Modeling the objective function#
The objective function is what we want to minimize in the optimization module. Here we aim at training a machine learning model from the training data prepared in Data processing, as the objective function to minimize.
The case of query plans#
To model a latency function from a query plan graph and features, we provide two components:
Embedders that embed the query plan graph and features into a vector space, based on the
BaseGraphEmbedder
class.Regressors that take tabular features concatened with the query plan embedding to output the predicted latency. The
MLP
implements an MLP regressor.
Embedders#
Several embedders are available in the embedders module. They all inherit from the BaseGraphEmbedder
class.
Regressors#
The MLP regressor then takes the concatenation of the query plan embedding and the tabular features as input, and outputs the predicted latency.
The UdaoModel#
The UdaoModel
class is a wrapper around the embedder and regressor.
It is used to train the model and predict the latency of a query plan.
Putting it all together#
To train a UdaoModel, we use the UdaoModule
inheriting LightningModel from Pytorch Lightning to set up the training parameters.
We then use Pytorch Lightning’s Trainer to train the model.

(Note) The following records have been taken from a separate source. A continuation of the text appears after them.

<file path="src/hdl/chb_pkg.sv">
`default_nettype none

package chb_pkg;

  // input modes
  localparam logic [1:0] MODE_PLAIN  = 2'd0;
  localparam logic [1:0] MODE_SIGNED = 2'd1;
  localparam logic [1:0] MODE_INDEF  = 2'd2;

  // major types with special handling
  localparam logic [2:0] MAJOR_UINT   = 3'd0;
  localparam logic [2:0] MAJOR_NINT   = 3'd1;
  localparam logic [2:0] MAJOR_SIMPLE = 3'd7;

  // additional information codes
  localparam logic [4:0] AI_ONE_BYTE   = 5'd24;
  localparam logic [4:0] AI_TWO_BYTE   = 5'd25;
  localparam logic [4:0] AI_FOUR_BYTE  = 5'd26;
  localparam logic [4:0] AI_EIGHT_BYTE = 5'd27;
  localparam logic [4:0] AI_INDEF      = 5'd31;

  // argument byte counts
  localparam logic [3:0] LEN_ZERO  = 4'd0;
  localparam logic [3:0] LEN_ONE   = 4'd1;
  localparam logic [3:0] LEN_TWO   = 4'd2;
  localparam logic [3:0] LEN_FOUR  = 4'd4;
  localparam logic [3:0] LEN_EIGHT = 4'd8;

  // command queue between classifier and serializer
  localparam int Q_DEPTH = 2;
  localparam int Q_PTR_W = (Q_DEPTH > 1) ? $clog2(Q_DEPTH) : 1;
  localparam int Q_CNT_W = $clog2(Q_DEPTH + 1);

  // one classified head, ready to serialize
  typedef struct packed {
    logic [7:0]  init_byte;
    logic [3:0]  nbytes;
    logic [63:0] arg;
    logic        rejected;
  } cmd_t;

endpackage

`default_nettype wire

</file>
<file path="src/hdl/cbor_head_encoder.sv">
`default_nettype none

// CBOR head encoder: each accepted item (mode, major type, 64-bit argument,
// minimum argument length) becomes one CBOR head in preferred form, sent one
// byte per result item, initial byte first and argument bytes big endian, with
// out_last on the final byte. A reserved simple value is answered with a single
// zero byte flagged by out_rejected. Results come out at one byte per cycle
// while out_pop drains the output; an item is sent as 1 + n bytes, where n is
// 0, 1, 2, 4 or 8 argument bytes. A classifier register and a two-entry
// command queue sit ahead of the serializer, so new items are taken while
// earlier heads are still being sent; the first byte of a head passes the
// classifier register, the queue and the output register in that order.
module cbor_head_encoder (
  input  wire logic        clk,
  input  wire logic        rst_n,
  input  wire logic        in_push,
  output logic             in_full,
  input  wire logic [1:0]  in_mode,
  input  wire logic [2:0]  in_major_type,
  input  wire logic [63:0] in_argument,
  input  wire logic [3:0]  in_min_len,
  output logic             out_empty,
  input  wire logic        out_pop,
  output logic [7:0]       out_byte,
  output logic             out_last,
  output logic             out_rejected
);

  logic          q_push;
  logic          q_full;
  logic          q_pop;
  logic          q_empty;
  chb_pkg::cmd_t push_cmd;
  chb_pkg::cmd_t head_cmd;

  // classify requests
  chb_front u_front (
    .clk           (clk),
    .rst_n         (rst_n),
    .in_push       (in_push),
    .in_full       (in_full),
    .in_mode       (in_mode),
    .in_major_type (in_major_type),
    .in_argument   (in_argument),
    .in_min_len    (in_min_len),
    .q_push        (q_push),
    .q_cmd         (push_cmd),
    .q_full        (q_full)
  );

  // decouple classifier and serializer
  chb_queue u_queue (
    .clk      (clk),
    .rst_n    (rst_n),
    .push     (q_push),
    .push_cmd (push_cmd),
    .full     (q_full),
    .pop      (q_pop),
    .head_cmd (head_cmd),
    .empty    (q_empty)
  );

  // send head bytes
  chb_back u_back (
    .clk          (clk),
    .rst_n        (rst_n),
    .head_cmd     (head_cmd),
    .q_empty      (q_empty),
    .q_pop        (q_pop),
    .out_empty    (out_empty),
    .out_pop      (out_pop),
    .out_byte     (out_byte),
    .out_last     (out_last),
    .out_rejected (out_rejected)
  );

endmodule

`default_nettype wire

</file>
<file path="src/hdl/chb_front.sv">
`default_nettype none

module chb_front (
  input  wire logic          clk,
  input  wire logic          rst_n,
  input  wire logic          in_push,
  output logic               in_full,
  input  wire logic [1:0]    in_mode,
  input  wire logic [2:0]    in_major_type,
  input  wire logic [63:0]   in_argument,
  input  wire logic [3:0]    in_min_len,
  output logic               q_push,
  output chb_pkg::cmd_t      q_cmd,
  input  wire logic          q_full
);

  logic          valid_r;
  logic          valid_nxt;
  chb_pkg::cmd_t cmd_r;
  chb_pkg::cmd_t cmd_c;
  logic          accept;

  // classify the incoming request into a head command
  always_comb begin
    logic [2:0]  major;
    logic [63:0] arg;
    logic [3:0]  ml;
    logic        fits1;
    logic        fits2;
    logic        fits4;
    logic        arg_tiny;
    logic        reserved;
    major    = in_major_type;
    arg      = in_argument;
    ml       = (in_min_len > chb_pkg::LEN_EIGHT) ? chb_pkg::LEN_EIGHT : in_min_len;
    cmd_c    = '0;
    if (in_mode == chb_pkg::MODE_SIGNED) begin
      if (in_argument[63]) begin
        major = chb_pkg::MAJOR_NINT;
        arg   = ~in_argument;
      end else begin
        major = chb_pkg::MAJOR_UINT;
      end
    end
    fits1    = (arg[63:8] == '0);
    fits2    = (arg[63:16] == '0);
    fits4    = (arg[63:32] == '0);
    arg_tiny = (arg[63:5] == '0) && (arg[4:3] != 2'b11);
    // simple values 24..31 are reserved unless a float width is asked for
    reserved = (in_mode != chb_pkg::MODE_SIGNED) && (major == chb_pkg::MAJOR_SIMPLE) &&
               (arg[63:5] == '0) && (arg[4:3] == 2'b11) && (in_min_len == chb_pkg::LEN_ZERO);
    cmd_c.arg = arg;
    if (in_mode == chb_pkg::MODE_INDEF) begin
      cmd_c.init_byte = {major, chb_pkg::AI_INDEF};
      cmd_c.nbytes    = chb_pkg::LEN_ZERO;
    end else if (reserved) begin
      cmd_c.init_byte = '0;
      cmd_c.nbytes    = chb_pkg::LEN_ZERO;
      cmd_c.rejected  = 1'b1;
    end else if (arg_tiny && (ml == chb_pkg::LEN_ZERO)) begin
      cmd_c.init_byte = {major, arg[4:0]};
      cmd_c.nbytes    = chb_pkg::LEN_ZERO;
    end else if ((ml <= chb_pkg::LEN_ONE) && fits1) begin
      cmd_c.init_byte = {major, chb_pkg::AI_ONE_BYTE};
      cmd_c.nbytes    = chb_pkg::LEN_ONE;
    end else if ((ml <= chb_pkg::LEN_TWO) && fits2) begin
      cmd_c.init_byte = {major, chb_pkg::AI_TWO_BYTE};
      cmd_c.nbytes    = chb_pkg::LEN_TWO;
    end else if ((ml <= chb_pkg::LEN_FOUR) && fits4) begin
      cmd_c.init_byte = {major, chb_pkg::AI_FOUR_BYTE};
      cmd_c.nbytes    = chb_pkg::LEN_FOUR;
    end else begin
      cmd_c.init_byte = {major, chb_pkg::AI_EIGHT_BYTE};
      cmd_c.nbytes    = chb_pkg::LEN_EIGHT;
    end
  end

  // input stage handshake
  assign in_full = valid_r && q_full;
  assign accept  = in_push && !in_full;
  assign q_push  = valid_r && !q_full;
  assign q_cmd   = cmd_r;

  always_comb begin
    valid_nxt = valid_r;
    if (accept) begin
      valid_nxt = 1'b1;
    end else if (q_push) begin
      valid_nxt = 1'b0;
    end
  end

  always_ff @(posedge clk) begin
    if (!rst_n) begin
      valid_r <= 1'b0;
    end else begin
      valid_r <= valid_nxt;
    end
  end

  always_ff @(posedge clk) begin
    if (accept) begin
      cmd_r <= cmd_c;
    end
  end

endmodule

`default_nettype wire

</file>
<file path="src/hdl/chb_queue.sv">
`default_nettype none

module chb_queue (
  input  wire logic          clk,
  input  wire logic          rst_n,
  input  wire logic          push,
  input  wire chb_pkg::cmd_t push_cmd,
  output logic               full,
  input  wire logic          pop,
  output chb_pkg::cmd_t      head_cmd,
  output logic               empty
);

  chb_pkg::cmd_t                  mem_r [chb_pkg::Q_DEPTH];
  logic [chb_pkg::Q_PTR_W-1:0]    wr_ptr_r;
  logic [chb_pkg::Q_PTR_W-1:0]    wr_ptr_nxt;
  logic [chb_pkg::Q_PTR_W-1:0]    rd_ptr_r;
  logic [chb_pkg::Q_PTR_W-1:0]    rd_ptr_nxt;
  logic [chb_pkg::Q_CNT_W-1:0]    count_r;
  logic [chb_pkg::Q_CNT_W-1:0]    count_nxt;

  assign full     = (count_r == chb_pkg::Q_CNT_W'(chb_pkg::Q_DEPTH));
  assign empty    = (count_r == '0);
  assign head_cmd = mem_r[rd_ptr_r];

  // pointer and fill count update
  always_comb begin
    wr_ptr_nxt = wr_ptr_r;
    rd_ptr_nxt = rd_ptr_r;
    count_nxt  = count_r;
    if (push) begin
      wr_ptr_nxt = (wr_ptr_r == chb_pkg::Q_PTR_W'(chb_pkg::Q_DEPTH - 1)) ? '0 :
                   wr_ptr_r + 1'b1;
    end
    if (pop) begin
      rd_ptr_nxt = (rd_ptr_r == chb_pkg::Q_PTR_W'(chb_pkg::Q_DEPTH - 1)) ? '0 :
                   rd_ptr_r + 1'b1;
    end
    if (push && !pop) begin
      count_nxt = count_r + 1'b1;
    end else if (pop && !push) begin
      count_nxt = count_r - 1'b1;
    end
  end

  always_ff @(posedge clk) begin
    if (!rst_n) begin
      wr_ptr_r <= '0;
      rd_ptr_r <= '0;
      count_r  <= '0;
    end else begin
      wr_ptr_r <= wr_ptr_nxt;
      rd_ptr_r <= rd_ptr_nxt;
      count_r  <= count_nxt;
    end
  end

  // storage write
  always_ff @(posedge clk) begin
    if (push) begin
      mem_r[wr_ptr_r] <= push_cmd;
    end
  end

`ifndef SYNTHESIS
  // fill count never goes past the depth
  a_count_bound: assert property (@(posedge clk) disable iff (!rst_n)
    count_r <= chb_pkg::Q_CNT_W'(chb_pkg::Q_DEPTH))
    else $error("command queue overfilled");
`endif

endmodule

`default_nettype wire

</file>
<file path="src/hdl/chb_back.sv">
`default_nettype none

module chb_back (
  input  wire logic          clk,
  input  wire logic          rst_n,
  input  wire chb_pkg::cmd_t head_cmd,
  input  wire logic          q_empty,
  output logic               q_pop,
  output logic               out_empty,
  input  wire logic          out_pop,
  output logic [7:0]         out_byte,
  output logic               out_last,
  output logic               out_rejected
);

  logic [3:0] k_r;
  logic [3:0] k_nxt;
  logic       out_valid_r;
  logic       out_valid_nxt;
  logic [7:0] byte_r;
  logic       last_r;
  logic       rej_r;
  logic       take;
  logic       is_last;
  logic [3:0] remain;
  logic [2:0] sel;
  logic [7:0] byte_c;

  // pick the next head byte: initial byte, then argument high byte first
  assign is_last = (k_r == head_cmd.nbytes);
  assign remain  = head_cmd.nbytes - k_r;
  assign sel     = remain[2:0];
  assign byte_c  = (k_r == chb_pkg::LEN_ZERO) ? head_cmd.init_byte :
                   head_cmd.arg[{sel, 3'b000} +: 8];

  // output register loads when empty or being drained
  assign take  = !q_empty && (!out_valid_r || out_pop);
  assign q_pop = take && is_last;

  always_comb begin
    k_nxt         = k_r;
    out_valid_nxt = out_valid_r;
    if (take) begin
      out_valid_nxt = 1'b1;
      k_nxt         = is_last ? '0 : k_r + 1'b1;
    end else if (out_pop) begin
      out_valid_nxt = 1'b0;
    end
  end

  always_ff @(posedge clk) begin
    if (!rst_n) begin
      k_r         <= '0;
      out_valid_r <= 1'b0;
    end else begin
      k_r         <= k_nxt;
      out_valid_r <= out_valid_nxt;
    end
  end

  always_ff @(posedge clk) begin
    if (take) begin
      byte_r <= byte_c;
      last_r <= is_last;
      rej_r  <= head_cmd.rejected;
    end
  end

  assign out_empty    = !out_valid_r;
  assign out_byte     = byte_r;
  assign out_last     = last_r;
  assign out_rejected = rej_r;

`ifndef SYNTHESIS
  // a refused item is a single zero byte
  a_reject_form: assert property (@(posedge clk) disable iff (!rst_n)
    (out_valid_r && rej_r) |-> (last_r && (byte_r == '0)))
    else $error("rejected item not a single zero byte");

  // mid-head position only while a head is at the queue front
  a_pos_has_head: assert property (@(posedge clk) disable iff (!rst_n)
    (k_r != '0) |-> !q_empty)
    else $error("byte position set with no head queued");

  // position never passes the head's argument length
  a_pos_bound: assert property (@(posedge clk) disable iff (!rst_n)
    !q_empty |-> (k_r <= head_cmd.nbytes))
    else $error("byte position beyond head length");
`endif

endmodule

`default_nettype wire
</file>
<file path="config.mk">
export PLATFORM = sky130hd
export DESIGN_NAME = cbor_head_encoder
export DESIGN_NICKNAME = d
export VERILOG_FILES = /design/src/hdl/chb_pkg.sv /design/src/hdl/cbor_head_encoder.sv /design/src/hdl/chb_front.sv /design/src/hdl/chb_queue.sv /design/src/hdl/chb_back.sv
export SDC_FILE = /design/constraint.sdc
export NUM_CORES = 1
export LEC_CHECK = 0
export ABC_AREA = 1
export BUFFER_PORTS_ARGS = -buffer_cell sky130_fd_sc_hd__buf_2
export CAP_MARGIN = 10
export CELL_PAD_IN_SITES_DETAIL_PLACEMENT = 1
export CELL_PAD_IN_SITES_GLOBAL_PLACEMENT = 2
export CORE_AREA = 5 5 176 178
export DETAILED_ROUTE_END_ITERATION = 7
export DIE_AREA = 0 0 181 183
export PLACE_DENSITY = 0.79
export SLEW_MARGIN = 15
export SYNTH_ARGS = -nofsm -noshare
export SYNTH_HDL_FRONTEND = slang
export SYNTH_SLANG_ARGS = --single-unit
</file>
<file path="constraint.sdc">
create_clock -name clk -period 6.2 [get_ports clk]
set_input_delay 0.31 -clock clk [delete_from_list [all_inputs] [get_ports clk]]
set_output_delay 0.31 -clock clk [all_outputs]
set_load 0.05 [all_outputs]
</file>
==> flow_summary.html <==
<table>
<tr><th>Metric</th><th>Value</th></tr>
<tr><th colspan="2">Power and ir drop</th></tr>
<tr><td>Maximum VDD drop</td><td>between 0.00015 and 0.0002 V</td></tr>
<tr><td>Total leakage power</td><td>5.30 nW</td></tr>
<tr><td>Power density of the placed cells</td><td>around 320 nW/um2</td></tr>
<tr><td>Design Power</td><td>0.00414 W</td></tr>
<tr><th colspan="2">Global route</th></tr>
<tr><td>Global router's overall resource usage</td><td>between 10% and 20%</td></tr>
<tr><td>Global-route met1 utilization</td><td>~22%</td></tr>
<tr><td>Largest net degree at the start of global routing</td><td>78</td></tr>
<tr><td>Via count of the first global-routing pass</td><td>slightly above 8000</td></tr>
<tr><td>Met2 track utilization from global routing</td><td>30.3%</td></tr>
<tr><td>First-pass GRT wire length</td><td>between 40000 and 50000 um</td></tr>
<tr><td>Initial antenna violation count</td><td>0</td></tr>
<tr><td>Met3 global-route usage</td><td>3.19%</td></tr>
<tr><td>Total global routing overflow</td><td>0</td></tr>
<tr><td>Peak-usage layer in the global routing report</td><td>met2</td></tr>
<tr><th colspan="2">Detailed routing</th></tr>
<tr><td>Per-cell via count in the routed design</td><td>about 4.9</td></tr>
<tr><td>Number of detailed-route iterations in the first pass</td><td>7</td></tr>
<tr><td>Remaining DRCs</td><td>0</td></tr>
<tr><td>Vias</td><td>7689</td></tr>
<tr><td>Final Routed Wirelength</td><td>28700 um</td></tr>
<tr><td>Wirelength per Cell</td><td>roughly 18 um</td></tr>
<tr><td>Residual antenna-violating net count after detailed routing</td><td>0</td></tr>
<tr><td>Initial DRC Count</td><td>413</td></tr>
<tr><th colspan="2">STA</th></tr>
<tr><td>RSZ-0062 raised after global routing</td><td>no</td></tr>
<tr><td>Number of setup violations in the final report</td><td>0</td></tr>
<tr><td>Setup Total Neg Slack</td><td>0 ns</td></tr>
<tr><td>Clock Skew</td><td>between 0.02 and 0.025 ns</td></tr>
<tr><td>Share of the clock period used by the worst path after layout</td><td>60.3%</td></tr>
<tr><td>Transition at the pin with the smallest max-transition slack</td><td>1.10 ns</td></tr>
<tr><td>Relative slew margins</td><td>26.5%</td></tr>
<tr><td>Achievable clock frequency</td><td>267 MHz</td></tr>
<tr><td>Final critical delay including setup and external delays</td><td>about 3.7 ns</td></tr>
<tr><td>Number of pins exceeding their max-slew limit in the final report</td><td>0</td></tr>
<tr><td>Final number of hold-violating endpoints</td><td>0</td></tr>
<tr><th colspan="2">Die</th></tr>
<tr><td>Die outline area</td><td>33100 um2</td></tr>
<tr><td>Core ar.</td><td>29200 um2</td></tr>
<tr><td>Standard-cell rows</td><td>63</td></tr>
<tr><td>Initial Util</td><td>38.5%</td></tr>
<tr><td>Die H</td><td>183 um</td></tr>
<tr><td>Width of the chip</td><td>approximately 180 um</td></tr>
<tr><td>Top-level I/O count</td><td>89</td></tr>
<tr><th colspan="2">Clocking</th></tr>
<tr><td>TritonCTS clock tree</td><td>yes</td></tr>
<tr><td>Hold buffers post-CTS</td><td>0</td></tr>
<tr><td>Number of levels the H-tree was split into</td><td>1</td></tr>
<tr><td># clock sinks</td><td>252</td></tr>
<tr><td># resized after CTS</td><td>0</td></tr>
<tr><td>Root Buffer Master</td><td>clkbuf_16</td></tr>
<tr><td>Buffers from clock root to sink, at most</td><td>3</td></tr>
<tr><td>CTS buffer count</td><td>27</td></tr>
<tr><td>Insertion delay of the later-clocked pin in the worst-skew pair</td><td>0.54 ns</td></tr>
<tr><td>Post-CTS setup-driven buffer insertion count</td><td>0</td></tr>
<tr><td>Clock transition at the register clock pins on the worst setup and hold paths after CTS</td><td>0.06 ns</td></tr>
<tr><th colspan="2">Placement</th></tr>
<tr><td>Placer congestion estimate</td><td>0.797</td></tr>
<tr><td>PortBufs</td><td>88</td></tr>
<tr><td>Dpl hpwl</td><td>19800 um</td></tr>
<tr><th colspan="2">Hold path</th></tr>
<tr><td>Worst hold path class</td><td>in2reg</td></tr>
<tr><td>Worst hold path stage count</td><td>3</td></tr>
<tr><td>Startpoint of the worst hold path</td><td>rst_n</td></tr>
<tr><td>Destination of the worst hold path</td><td>u_queue.wr_ptr_r</td></tr>
<tr><th colspan="2">Run status</th></tr>
<tr><td>Status</td><td>finished, final reports clean</td></tr>
<tr><th colspan="2">Logic synthesis</th></tr>
<tr><td>Compound-cell area share of the yosys netlist</td><td>5.58%</td></tr>
<tr><td>Xor/xnor share of the synthesized area</td><td>under 10%</td></tr>
<tr><td>Synthesized instance count</td><td>1095</td></tr>
<tr><td>Post-synthesis net count</td><td>1178</td></tr>
<tr><td>Flop and latch count out of synthesis</td><td>around 250</td></tr>
<tr><td>Ys Warns</td><td>0</td></tr>
<tr><td>Sequential fraction of the synthesis area</td><td>66.2%</td></tr>
<tr><td>Synthesized-area fraction occupied by and/or/nand/nor cells</td><td>18.4%</td></tr>
<tr><td>Count of different cell masters after synthesis</td><td>32</td></tr>
<tr><td>Largest family of logic cells by synthesized area</td><td>simple AND/OR/NAND/NOR gates</td></tr>
<tr><td>Post-synthesis instance area</td><td>around 11000 um2</td></tr>
<tr><td>Adder-cell share of the synthesized area</td><td>0.733%</td></tr>
<tr><td>Multiplexer area fraction after synthesis</td><td>0.800%</td></tr>
<tr><td>Post-Synthesis Mean Instance Area</td><td>10.3 um2</td></tr>
<tr><th colspan="2">Final layout</th></tr>
<tr><td>Layout area overhead</td><td>13.8%</td></tr>
<tr><td>Fraction of final layout cells with drive strength greater than 1</td><td>around 13%</td></tr>
<tr><td>Diodes inserted</td><td>0</td></tr>
<tr><td>Highest-count cells in the layout ignoring fill and taps</td><td>nand2_1, edfxtp_1, inv_1</td></tr>
<tr><td>Most common library cell in the layout ignoring fill and taps</td><td>nand2_1</td></tr>
<tr><td>Final #Nets</td><td>1256</td></tr>
<tr><th colspan="2">Critical path</th></tr>
<tr><td>Critical path data arrival time</td><td>4.03 ns</td></tr>
<tr><td>Critical path required time</td><td>around 6.5 ns</td></tr>
<tr><td>Category of the worst setup path launch point</td><td>flop</td></tr>
<tr><td>Critical path fanouts, max</td><td>67</td></tr>
<tr><td>Critical path type</td><td>reg2reg</td></tr>
<tr><td>R2R Setup Slk</td><td>2.46 ns</td></tr>
<tr><td>Crit end category</td><td>flop</td></tr>
<tr><td>Worst r2r dst</td><td>u_back.out_byte[2]</td></tr>
<tr><td>Number of cell instances on the worst register-to-register path</td><td>10</td></tr>
<tr><th colspan="2">Job</th></tr>
<tr><td>Maximum Capacitance Violations</td><td>0</td></tr>
</table>
## power breakdown
group	switching, W	internal (W)
sequential	0.0000436	0.00200
combinational	0.000462	0.000165
clock	0.000630	0.000833
## cell usage after synthesis
library cell  number  area (um2)
dfxtp_1           11         220
nand4_1           36         225
nand2_1          280        1050
mux2i_1            9        90.1
buf_1              3        11.3
buf_4              1        7.51
xor2_2             1        16.3
nand2_2            3        18.8
nor4_2             1        12.5
a21oi_1            9        45.0
nor2_8             1        20.0
nor3_1             1        5.00
xnor2_1            7        61.3
buf_2             12        60.1
xor2_1             5        43.8
o21ai_0           95         475
inv_4              1        6.26
nor2_4             1        11.3
edfxtp_1         241        7240
ha_1               5        62.6
nor2_1           143         537
inv_2              2        7.51
o22ai_1           16         100
nand3_2            1        10.0
fa_1               1        20.0
nor2_2             1        6.26
a211oi_1           1        7.51
clkbuf_1          25        93.8
nand3_4            2        35.0
nand3_1           27         135
inv_1            146         548
buf_6              7        78.8
## flip-flops by register name, summed over array words and instances (netlist names), named ones only
name / count
u_queue.rd_ptr_r: 1
u_back.out_last: 1
u_queue.mem_r: 154
u_front.q_cmd: 77
u_back.out_byte: 8
u_back.k_r: 4
u_back.out_rejected: 1
u_queue.wr_ptr_r: 1
u_queue.count_r: 2
u_back.out_valid_r: 1
u_front.valid_r: 1
## how the worst max path moves through the flow
stage	start	end	slack [ns]	cells after the start
after CTS	flop	u_back.out_byte[2]	2.43	10
after floorplan	u_queue.count_r[0]	u_queue.mem_r[1][0]	1.79	4
after detailed placement	flop	u_back.out_byte[2]	2.46	10
after global placement	flop	u_back.out_byte[1]	2.64	10
after global routing	flop	u_back.out_byte[2]	2.09	10
final	flop	u_back.out_byte[2]	2.46	10
## metal layers
layer | part of all wire [%] | up-vias
li1 | - | 3768
met1 | 43 | 3719
met2 | 49 | 160
met3 | 4.8 | 42
met4 | 2.5 | 0
met5 | 0 | -
## critical path, stage by stage, from the launching register on
cell and delay [ns]:
dfxtp_2 0.89, clkinv_1 0.16, buf_4 0.38, nand2_1 0.14, nand2_1 0.11, fa_1 0.89
inv_1 0.39, nand2_1 0.16, nand2_1 0.08, o22ai_1 0.16, o21ai_0 0.11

Here is a minimal example of how to train a UdaoModel:
# First process the data
model = UdaoModel.from_config(
embedder_cls=GraphAverager,
regressor_cls=MLP,
iterator_shape=split_iterators["train"].shape,
embedder_params={
"output_size": 1024,
"op_groups": ["cbo", "op_enc", "type"],
"type_embedding_dim": 8,
"embedding_normalizer": None,
},
regressor_params={"n_layers": 2, "hidden_dim": 32, "dropout": 0.1},
)
module = UdaoModule(
model,
["latency"],
loss=WMAPELoss(),
metrics=[WeightedMeanAbsolutePercentageError],
)
train_iterator = cast(QueryPlanIterator, split_iterators["train"])
scheduler = UdaoLRScheduler(setup_cosine_annealing_lr, warmup.UntunedLinearWarmup)
trainer = pl.Trainer(
accelerator=device,
max_epochs=10,
callbacks=[scheduler],
)
trainer.fit(
model=module,
train_dataloaders=split_iterators["train"].get_dataloader(batch_size),
val_dataloaders=split_iterators["val"].get_dataloader(batch_size),
)